Source: an optimization exercise on an open RTL-to-GDS flow (aim: a short achievable clock period and few clock cycles). Production flows keep margins and buffers that such runs may drop. In this exercise RTL edits were held to simulation tests only and were not proved equivalent to the original. Power figures rest on the tool's default switching activity, not on a simulated workload.

==> design.v <==
module mem_io_responder #(
  parameter int          Nloc      = 64,
  parameter int          Dbits     = 32,
  parameter logic [31:0] DMEM_BASE = 32'h1001_0000,
  parameter logic [31:0] IO_BASE   = 32'h1003_0000
) (
  input  logic              clk,
  input  logic              reset,
  input  logic [31:0]       mem_addr,
  input  logic              mem_rd,
  input  logic              mem_wr,
  input  logic [Dbits-1:0]  mem_writedata,
  output logic [Dbits-1:0]  mem_readdata,
  output logic              cpu_enable,
  output logic [15:0]       led
);
  localparam int AW = $clog2(Nloc);
  logic        wait_q;           
  logic [15:0] led_q;
  logic [31:0] cycle_q, cycle_inc;
  logic        err_q;
  logic [Nloc-1:0][Dbits-1:0] ram_q;
  logic [Dbits-1:0]           rdata_q, rdata_d, ram_or, ram_rd;
  logic             wb_vld_q;
  logic [Nloc-1:0]  wb_we_q;
  logic [AW-1:0]    wb_idx_q;
  logic [Dbits-1:0] wb_data_q;
  logic             fwd;
  logic          aligned;
  logic          dmem_hit;
  logic          io_base;
  logic          io_led, io_cyc, io_stat, io_hit;
  logic [AW-1:0] ram_idx;
  always_comb begin
    aligned  = (mem_addr[1:0] == 2'b00);
    io_base  = aligned && (mem_addr[31:16] == IO_BASE[31:16]) &&
               (mem_addr[15:4] == 12'd0);
    io_led   = io_base && (mem_addr[3:2] == 2'd0);
    io_cyc   = io_base && (mem_addr[3:2] == 2'd1);
    io_stat  = io_base && (mem_addr[3:2] == 2'd2);
    io_hit   = io_led | io_cyc | io_stat;
    ram_idx  = mem_addr[AW+1:2];
  end
  mio_hit #(.BASE(DMEM_BASE[31:16]), .AW(AW)) u_hit (.addr(mem_addr), .hit(dmem_hit));
  logic done, st_req, ld_req, ram_st;
  always_comb begin
    done   = !mem_rd || wait_q;
    st_req = done && mem_wr;
    ld_req = done && mem_rd && !mem_wr;
    ram_st = st_req && dmem_hit && !reset;
  end
  localparam int NG = 4;
  localparam int GW = Dbits / NG;
  logic [NG-1:0][Nloc-1:0] rsel;
  logic [Nloc-1:0]         wen;
  for (genvar g = 0; g < NG; g++) begin : g_rdec
    mio_dec #(.G(g)) u_dec (.idx(ram_idx), .en(1'b1), .mask(wb_we_q), .sel(rsel[g]));
  end
  mio_dec #(.G(NG)) u_wdec (.idx(ram_idx), .en(ram_st), .mask('0), .sel(wen));
  for (genvar b = 0; b < Dbits; b++) begin : g_bit
    logic [31:0] t1;
    logic [7:0]  t2;
    logic [3:0]  t3;
    for (genvar k = 0; k < 32; k++) begin : g_l1
      mio_aoi22 u (.a(ram_q[2*k][b]), .b(rsel[b / GW][2*k]), .c(ram_q[2*k+1][b]), .d(rsel[b / GW][2*k+1]),
                   .y(t1[k]));
    end
    for (genvar m = 0; m < 8; m++) begin : g_l2
      mio_nand4 u (.a(t1[4*m]), .b(t1[4*m+1]), .c(t1[4*m+2]), .d(t1[4*m+3]), .y(t2[m]));
    end
    for (genvar n = 0; n < 4; n++) begin : g_l3
      mio_nor2 u (.a(t2[2*n]), .b(t2[2*n+1]), .y(t3[n]));
    end
    mio_nand4 u_l4 (.a(t3[0]), .b(t3[1]), .c(t3[2]), .d(t3[3]), .y(ram_or[b]));
  end
  assign fwd       = wb_vld_q && (wb_idx_q == ram_idx);
  assign ram_rd    = ram_or | (wb_data_q & {Dbits{fwd}});
  assign cycle_inc = cycle_q + 32'd1;
  always_comb begin
    rdata_d = '0;
    if (dmem_hit) rdata_d = ram_rd;
    if (io_led)   rdata_d = Dbits'(led_q);
    if (io_cyc)   rdata_d = Dbits'(cycle_inc);
    if (io_stat)  rdata_d = Dbits'(err_q);
  end
  assign cpu_enable   = done;
  assign mem_readdata = rdata_q;
  assign led          = led_q;
  always_ff @(posedge clk) begin
    rdata_q   <= rdata_d;
    wb_idx_q  <= ram_idx;
    wb_data_q <= mem_writedata;
    wb_vld_q  <= ram_st;
    wb_we_q   <= wen;
    if (reset) begin
      wait_q  <= 1'b0;
      led_q   <= 16'd0;
      cycle_q <= 32'd0;
      err_q   <= 1'b0;
    end else begin
      wait_q  <= mem_rd && !wait_q;
      cycle_q <= cycle_inc;
      if (st_req) begin
        if (dmem_hit) begin
        end else if (io_led) begin
          led_q <= mem_writedata[15:0];
        end else if (io_cyc) begin
          cycle_q <= 32'(mem_writedata);
        end else if (io_stat) begin
          if (mem_writedata[0]) err_q <= 1'b0;
        end else begin
          err_q <= 1'b1;
        end
      end else if (ld_req) begin
        if (!dmem_hit && !io_hit) err_q <= 1'b1;
      end
    end
  end
  always_ff @(posedge clk) begin
    for (int i = 0; i < Nloc; i++)
      if (wb_we_q[i]) ram_q[i] <= wb_data_q;
  end
endmodule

----

• Task objective
Could you retype exactly the lines from the first one of the records through the line containing "rdata_d, ram_or, ram_rd;", both included, and nothing more?

• Solved exercise
Source: an optimization exercise on an open RTL-to-GDS flow (aim: a short achievable clock period and few clock cycles). Production flows keep margins and buffers that such runs may drop. In this exercise RTL edits were held to simulation tests only and were not proved equivalent to the original. Power figures rest on the tool's default switching activity, not on a simulated workload.

==> design.v <==
module mem_io_responder #(
  parameter int          Nloc      = 64,
  parameter int          Dbits     = 32,
  parameter logic [31:0] DMEM_BASE = 32'h1001_0000,
  parameter logic [31:0] IO_BASE   = 32'h1003_0000
) (
  input  logic              clk,
  input  logic              reset,
  input  logic [31:0]       mem_addr,
  input  logic              mem_rd,
  input  logic              mem_wr,
  input  logic [Dbits-1:0]  mem_writedata,
  output logic [Dbits-1:0]  mem_readdata,
  output logic              cpu_enable,
  output logic [15:0]       led
);
  localparam int AW = $clog2(Nloc);
  logic        wait_q;           
  logic [15:0] led_q;
  logic [31:0] cycle_q, cycle_inc;
  logic        err_q;
  logic [Nloc-1:0][Dbits-1:0] ram_q;
  logic [Dbits-1:0]           rdata_q, rdata_d, ram_or, ram_rd;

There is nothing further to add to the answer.